3 and 1/2 pieces of more enjoyable in 2-D toast

 

Mission Impossible: Ghost Protocol (PG-13)

Filming with IMAX cameras, Brad Bird has managed to bring his Pixar perfectionism with him, and direct his mega-star to turn off the “cruise-control” and actually do something more than flashing his dimples.

4 pieces of holiday action movie toast

 

The Muppets (PG) 

Starring Kermit, Fozzie, Gonzo and Miss Piggy, this feature-length movie captures the humor, joy, laughter and love that propelled the TV-show and the first Muppet Movie to greatness.

4 pieces of it’s not easy being green toast 

 

Shame (NC-17)

The Michael Fassbender character is all about sex as power, sex as a commodity, sex without love, sex male or female, sex bought and paid for—and the childhood experiences with his promiscuous, exhibitionist sister that established the parameters of this addiction.

3 and 1/2 pieces of not for most movie-goers toast

 

Sherlock Holmes: A Game of Shadows (PG-13)

Robert Downey Jr. and Jude Law swap quick-witted one-liners during slo-mo shootings and explosions, with Holmes fueled by “a diet of coffee, tobacco and coca leaves.”

3 and 1/2  pieces of post-elementary toast

 

Tinker, Tailor, Soldier, Spy (R)

John LeCarre’s secret agent George Smiley is plucked from retirement to ferret moles from their dens. His methods are dull, interesting, methodical, and completely absorbing.

3 and 1/2 pieces of chess played with grey and gray pieces toast

 

Young Adult (R)

Charlize Theron plays a caustic, amoral, former prom queen turned YA novelist who returns home to steal her High School boyfriend away from a happy marriage.

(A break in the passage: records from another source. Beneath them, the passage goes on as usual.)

Background: an optimization exercise with open tools, aiming at small area, a short achievable clock period and few clock cycles. Do not read the settings as production practice. RTL that was checked went through simulation tests only; none was proved equivalent to the original. Only the layout flow was run in runs 1 and 2; the RTL was not checked for function there.

==> flow/design.v, too long to show whole: its modules and the start of the top module <==
// module dual_port_RAM_0: 14 lines
// module row_pass: 227 lines
// module col_pass: 236 lines
// module M2: 262 lines
module M2 (
	input  logic        Clock_50,
	input  logic        Resetn,
	input  logic [15:0] SRAM_read_data,
	input  logic        M2_start,
	output logic        SRAM_we_n,
	output logic        M2_done,
	output logic [15:0] SRAM_write_data,
	output logic [17:0] SRAM_address
);
  // ...
==> flow/flow/run.sh <==
#!/bin/bash
# The standard layout, with timing repair aiming at 8 ns of setup slack
# instead of 0.  The clock period and constraints are the standard flow's.
set -euo pipefail
bash standard.sh SETUP_SLACK_MARGIN=8 finish > standard.log 2>&1
==> flow/standard.sh <==
#!/bin/bash
# synth_recipe.tcl (not shown) runs the flow's synth.tcl, then flattens the netlist and writes it again
# the make line also repeats each setting of config.mk as NAME=value (left out here)
make -C /OpenROAD-flow-scripts/flow DESIGN_CONFIG=/design/flow/config.mk WORK_HOME=/design/flow/orfs CLKGATE_MAP_FILE= SYNTH_SCRIPT=/design/flow/synth_recipe.tcl "${@:-finish}"
==> flow/config.mk <==
export PLATFORM = sky130hd
export DESIGN_NAME = M2
export DESIGN_NICKNAME = M2
export VERILOG_FILES = /design/flow/design.v
export SDC_FILE = /design/flow/constraint.sdc
export NUM_CORES = 8
export LEC_CHECK = 0
export CAP_MARGIN = 20
export CORE_MARGIN = 2
export CORE_UTILIZATION = 40
export CTS_CLUSTER_DIAMETER = 70
export CTS_CLUSTER_SIZE = 30
export SLEW_MARGIN = 20
export SYNTH_MEMORY_MAX_BITS = 4096
==> flow/constraint.sdc <==
create_clock -name core_clock -period 12.0 [get_ports {Clock_50}]
set_input_delay 2.4000 -clock core_clock [delete_from_list [all_inputs] [get_ports {Clock_50}]]
set_output_delay 2.4000 -clock core_clock [all_outputs]
set_load 0.01 [all_outputs]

3 and 1/2 pieces of Charlize Theron toast

 

NEW ON DVD

 Apollo 18  (R)  

Starring: Lloyd Owen, Warren Christie

Directed by: Gonzalo Lopez-Gallego

Conspiracy theorists should love this one (they still think Capricorn One was based on reality). The idea is that a super secret NASA mission returned to the moon’s surface and discovered a murderous secret—which you have to see the long hidden video-tapes (aka this movie) to discover.

1 and 1/2 pieces of Blair Witch-type moon stuff toast

 

Final Destination 5 (R)

Starring: Emma Bell, Miles Fisher, Nicholas D’Agosto, Arlen Escarpeta

Directed by: Steven Quale

The fickle finger of fate continues to select and then brutally dispatch random victims in a series of Rube Goldberg style mishaps that turn deadly. But this latest in the series lacks the pacing, timing, and black humor of the set-ups in the earlier films. The result is flat and lackluster. Of course it’s hard to have a believable bridge collapsing sequence a week after the fantastic destruction on the Golden Gate Bridge in The Rise of the Planet of the Apes.